* **PROMPT**: Scan the listing below. Report each line that includes "revolutions".

--- START ---

`src/pkg/pio_defines.svh`:
```
`ifndef PIO_DEFINES_SVH
`define PIO_DEFINES_SVH

// ----------------------------------------------------------------------
// register map, byte addresses on the 32-bit apb bus
// ----------------------------------------------------------------------
`define PIO_ADDR_W      8
`define PIO_OFS_CTRL    8'h00
`define PIO_OFS_RATE    8'h04
`define PIO_OFS_SCALE   8'h08
`define PIO_OFS_OFFSET  8'h0C
`define PIO_OFS_STATUS  8'h10

// ----------------------------------------------------------------------
// field positions
// ----------------------------------------------------------------------
`define PIO_CTRL_ADV    0
`define PIO_CTRL_RET    1
`define PIO_CTRL_RST    2
`define PIO_ST_ACTIVE   0
`define PIO_ST_LOOP     1
`define PIO_ST_MODE     2
`define PIO_ST_FWD      3
`define PIO_ST_BWD      4

// ----------------------------------------------------------------------
// settings: rate lsb 0.0001 rev/s, scale lsb 0.001
// ----------------------------------------------------------------------
`define PIO_RATE_W      19
`define PIO_RATE_MIN    32'h0000_0001
`define PIO_RATE_MAX    32'h0004_93E0
`define PIO_RATE_RST    19'h003E8
`define PIO_SCALE_W     15
`define PIO_SCALE_MIN   32'h0000_0001
`define PIO_SCALE_MAX   32'h0000_7530
`define PIO_SCALE_RST   15'h03E8
`define PIO_RATE_UNITS  64'd10000000

// ----------------------------------------------------------------------
// accumulator: signed q16.48 revolutions, offset out is q16.16
// ----------------------------------------------------------------------
`define PIO_ACC_W       64
`define PIO_FRAC_W      48
`define PIO_OUT_W       32

// ----------------------------------------------------------------------
// timing
// ----------------------------------------------------------------------
`define PIO_CLK_NS      8
`define PIO_CLK_HZ      64'd125000000
`define PIO_TICK_NS     250000
`define PIO_TICK_CYCLES (`PIO_TICK_NS / `PIO_CLK_NS)

`endif

```
`src/pkg/pio_pkg.sv`:
```
package pio_pkg;
    typedef enum logic [1:0] {PIO_HOLD, PIO_FWD, PIO_BWD} pio_dir_t;
    typedef enum logic [1:0] {ST_IDLE, ST_ADVANCE, ST_RETARD} pio_state_t;
    typedef enum logic [2:0] {
        REG_CTRL, REG_RATE, REG_SCALE, REG_OFFSET, REG_STATUS, REG_NONE
    } pio_reg_t;
endpackage

```
`src/pkg/pio_acc_if.sv`:
```
`include "pio_defines.svh"

interface pio_acc_if;
    import pio_pkg::*;
    logic                      tick;
    pio_dir_t                  dir;
    logic                      clear;
    logic [`PIO_RATE_W-1:0]    rate;
    logic [`PIO_SCALE_W-1:0]   scale;
    logic [`PIO_ACC_W-1:0]     acc;
    logic [`PIO_ACC_W-1:0]     delta;
    logic                      delta_valid;

    modport ctl (output tick, dir, clear, rate, scale, input acc, delta, delta_valid);
    modport store (input tick, dir, clear, rate, scale, output acc, delta, delta_valid);
endinterface

```
`src/rtl/pio_top.sv`:
```
// The register addresses and the APB register port were decided locally.
`include "pio_defines.svh"

module pio_top #(
    parameter int unsigned TICK_CYCLES = `PIO_TICK_CYCLES
) (
    input  wire logic                   pclk,                   // control clock
    input  wire logic                   presetn,                // async reset, active low
    input  wire logic [`PIO_ADDR_W-1:0] paddr,                  // apb address
    input  wire logic                   psel,                   // apb select
    input  wire logic                   penable,                // apb enable
    input  wire logic                   pwrite,                 // apb write
    input  wire logic [31:0]            pwdata,                 // apb write data
    output      logic [31:0]            prdata,                 // apb read data
    output      logic                   pready,                 // apb ready
    output      logic                   pslverr,                // apb error
    input  wire logic                   loop_running,           // position loop operating
    input  wire logic                   encoder_vector_control, // closed-loop mode
    output      logic [`PIO_OUT_W-1:0]  inch_offset,            // offset q16.16 rev
    output      logic [`PIO_ACC_W-1:0]  inch_delta,             // step q16.48 rev
    output      logic                   inch_delta_valid,       // step pulse
    output      logic                   inch_active             // inch in progress
);
    import pio_pkg::*;

    // --------------------------------------------------------------
    // decoding and clamping helpers
    // --------------------------------------------------------------
    function automatic pio_reg_t decode_reg(input logic [`PIO_ADDR_W-1:0] a);
        case (a)
            `PIO_OFS_CTRL:   decode_reg = REG_CTRL;
            `PIO_OFS_RATE:   decode_reg = REG_RATE;
            `PIO_OFS_SCALE:  decode_reg = REG_SCALE;
            `PIO_OFS_OFFSET: decode_reg = REG_OFFSET;
            `PIO_OFS_STATUS: decode_reg = REG_STATUS;
            default:         decode_reg = REG_NONE;
        endcase
    endfunction

    // out-of-range writes saturate rather than fault, so a bad value
    // never stops the inch entirely
    function automatic logic [31:0] clamp32(input logic [31:0] v,
                                            input logic [31:0] lo,
                                            input logic [31:0] hi);
        if (v < lo) begin
            clamp32 = lo;
        end else if (v > hi) begin
            clamp32 = hi;
        end else begin
            clamp32 = v;
        end
    endfunction

    // --------------------------------------------------------------
    // declarations
    // --------------------------------------------------------------
    pio_acc_if acc_bus ();

    logic                     ctrl_adv;
    logic                     ctrl_ret;
    logic                     ctrl_rst;
    logic [`PIO_RATE_W-1:0]   rate_set;
    logic [`PIO_SCALE_W-1:0]  scale_set;
    logic [31:0]              tick_cnt;
    logic                     tick;
    pio_state_t               state;
    pio_state_t               next_state;
    pio_dir_t                 dir;
    pio_reg_t                 reg_sel;
    logic                     apb_acc;
    logic                     wr_en;
    logic [31:0]              rd_word;

    assign reg_sel = decode_reg(paddr);
    assign apb_acc = psel && penable;
    assign wr_en   = apb_acc && pready && pwrite;

    // --------------------------------------------------------------
    // apb slave: one wait state, answer on the second access cycle
    // --------------------------------------------------------------
    always_ff @(posedge pclk or negedge presetn) begin
        if (!presetn) begin
            pready <= 1'b0;
        end else begin
            pready <= apb_acc && !pready;
        end
    end

    always_ff @(posedge pclk or negedge presetn) begin
        if (!presetn) begin
            pslverr <= 1'b0;
        end else begin
            pslverr <= apb_acc && !pready && (reg_sel == REG_NONE);
        end
    end

    always_comb begin
        rd_word = '0;
        unique case (reg_sel)
            REG_CTRL: begin
                rd_word[`PIO_CTRL_ADV] = ctrl_adv;
                rd_word[`PIO_CTRL_RET] = ctrl_ret;
                rd_word[`PIO_CTRL_RST] = ctrl_rst;
            end
            REG_RATE:   rd_word = 32'(rate_set);
            REG_SCALE:  rd_word = 32'(scale_set);
            REG_OFFSET: rd_word = inch_offset;
            REG_STATUS: begin
                rd_word[`PIO_ST_ACTIVE] = inch_active;
                rd_word[`PIO_ST_LOOP]   = loop_running;
                rd_word[`PIO_ST_MODE]   = encoder_vector_control;
                rd_word[`PIO_ST_FWD]    = (state == ST_ADVANCE);
                rd_word[`PIO_ST_BWD]    = (state == ST_RETARD);
            end
            REG_NONE:   rd_word = '0;
        endcase
    end

    always_ff @(posedge pclk or negedge presetn) begin
        if (!presetn) begin
            prdata <= '0;
        end else if (apb_acc && !pready) begin
            prdata <= pwrite ? 32'h0000_0000 : rd_word;
        end
    end

    // --------------------------------------------------------------
    // control and settings registers
    // --------------------------------------------------------------
    always_ff @(posedge pclk or negedge presetn) begin
        if (!presetn) begin
            ctrl_adv <= 1'b0;
            ctrl_ret <= 1'b0;
            ctrl_rst <= 1'b0;
        end else if (wr_en && reg_sel == REG_CTRL) begin
            ctrl_adv <= pwdata[`PIO_CTRL_ADV];
            ctrl_ret <= pwdata[`PIO_CTRL_RET];
            ctrl_rst <= pwdata[`PIO_CTRL_RST];
        end
    end

    always_ff @(posedge pclk or negedge presetn) begin
        if (!presetn) begin
            rate_set <= `PIO_RATE_RST;
        end else if (wr_en && reg_sel == REG_RATE) begin
            rate_set <= `PIO_RATE_W'(clamp32(pwdata, `PIO_RATE_MIN, `PIO_RATE_MAX));
        end
    end

    always_ff @(posedge pclk or negedge presetn) begin
        if (!presetn) begin
            scale_set <= `PIO_SCALE_RST;
        end else if (wr_en && reg_sel == REG_SCALE) begin
            scale_set <= `PIO_SCALE_W'(clamp32(pwdata, `PIO_SCALE_MIN, `PIO_SCALE_MAX));
        end
    end

    // --------------------------------------------------------------
    // control sample tick
    // --------------------------------------------------------------
    always_ff @(posedge pclk or negedge presetn) begin
        if (!presetn) begin
            tick_cnt <= '0;
            tick     <= 1'b0;
        end else begin
            tick <= (tick_cnt == 32'(TICK_CYCLES - 1));
            if (tick_cnt == 32'(TICK_CYCLES - 1)) begin
                tick_cnt <= '0;
            end else begin
                tick_cnt <= tick_cnt + 32'h0000_0001;
            end
        end
    end

    // --------------------------------------------------------------
    // inch direction state
    // --------------------------------------------------------------
    always_comb begin
        if (!encoder_vector_control) begin
            next_state = ST_IDLE;
        end else if (ctrl_adv && !ctrl_ret) begin
            next_state = ST_ADVANCE;
        end else if (ctrl_ret && !ctrl_adv) begin
            next_state = ST_RETARD;
        end else begin
            next_state = ST_IDLE;
        end
    end

    always_ff @(posedge pclk or negedge presetn) begin
        if (!presetn) begin
            state <= ST_IDLE;
        end else begin
            state <= next_state;
        end
    end

    always_ff @(posedge pclk or negedge presetn) begin
        if (!presetn) begin
            inch_active <= 1'b0;
        end else begin
            inch_active <= (next_state != ST_IDLE);
        end
    end

    // mode is gated again here so a mode drop stops the very next tick
    always_comb begin
        unique case (state)
            ST_ADVANCE: dir = encoder_vector_control ? PIO_FWD : PIO_HOLD;
            ST_RETARD:  dir = encoder_vector_control ? PIO_BWD : PIO_HOLD;
            ST_IDLE:    dir = PIO_HOLD;
            default:    dir = PIO_HOLD;
        endcase
    end

    // --------------------------------------------------------------
    // accumulator hookup
    // --------------------------------------------------------------
    assign acc_bus.tick  = tick;
    assign acc_bus.dir   = dir;
    assign acc_bus.clear = ctrl_rst && !loop_running;
    assign acc_bus.rate  = rate_set;
    assign acc_bus.scale = scale_set;

    pio_accum #(
        .TICK_CYCLES (TICK_CYCLES)
    ) u_accum (
        .pclk    (pclk),
        .presetn (presetn),
        .bus     (acc_bus.store)
    );

    assign inch_offset      = acc_bus.acc[`PIO_ACC_W-1:`PIO_ACC_W-`PIO_OUT_W];
    assign inch_delta       = acc_bus.delta;
    assign inch_delta_valid = acc_bus.delta_valid;
endmodule

```
`src/rtl/pio_accum.sv`:
```
`include "pio_defines.svh"

module pio_accum #(
    parameter int unsigned TICK_CYCLES = `PIO_TICK_CYCLES
) (
    input  wire logic  pclk,    // control clock
    input  wire logic  presetn, // async reset, active low
    pio_acc_if.store   bus      // step control and accumulator state
);
    import pio_pkg::*;

    // --------------------------------------------------------------
    // step size per sample tick, q16.48 revolutions
    // --------------------------------------------------------------
    // gain folds the 1e-7 rev/s product lsb and the tick period into
    // one constant so no divider is needed at run time
    localparam logic [63:0] STEP_GAIN =
        ((64'd1 << `PIO_FRAC_W) * 64'(TICK_CYCLES)) / (`PIO_RATE_UNITS * `PIO_CLK_HZ);

    logic [`PIO_ACC_W-1:0] step;

    always_ff @(posedge pclk or negedge presetn) begin
        if (!presetn) begin
            step <= '0;
        end else begin
            step <= 64'(bus.rate) * 64'(bus.scale) * STEP_GAIN;
        end
    end

    // --------------------------------------------------------------
    // offset accumulator
    // --------------------------------------------------------------
    // wraps beyond +-32768 rev; far outside any useful inch distance
    always_ff @(posedge pclk or negedge presetn) begin
        if (!presetn) begin
            bus.acc <= '0;
        end else if (bus.clear) begin
            bus.acc <= '0;
        end else if (bus.tick) begin
            unique case (bus.dir)
                PIO_FWD:  bus.acc <= bus.acc + step;
                PIO_BWD:  bus.acc <= bus.acc - step;
                PIO_HOLD: bus.acc <= bus.acc;
                default:  bus.acc <= bus.acc;
            endcase
        end
    end

    always_ff @(posedge pclk or negedge presetn) begin
        if (!presetn) begin
            bus.delta       <= '0;
            bus.delta_valid <= 1'b0;
        end else begin
            bus.delta_valid <= bus.tick && !bus.clear && (bus.dir != PIO_HOLD);
            if (bus.tick && !bus.clear && bus.dir == PIO_FWD) begin
                bus.delta <= step;
            end else if (bus.tick && !bus.clear && bus.dir == PIO_BWD) begin
                bus.delta <= 64'(-step);
            end
        end
    end
endmodule

```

--- END ---

* **YOUR RESPONSE**:
// accumulator: signed q16.48 revolutions, offset out is q16.16
    // step size per sample tick, q16.48 revolutions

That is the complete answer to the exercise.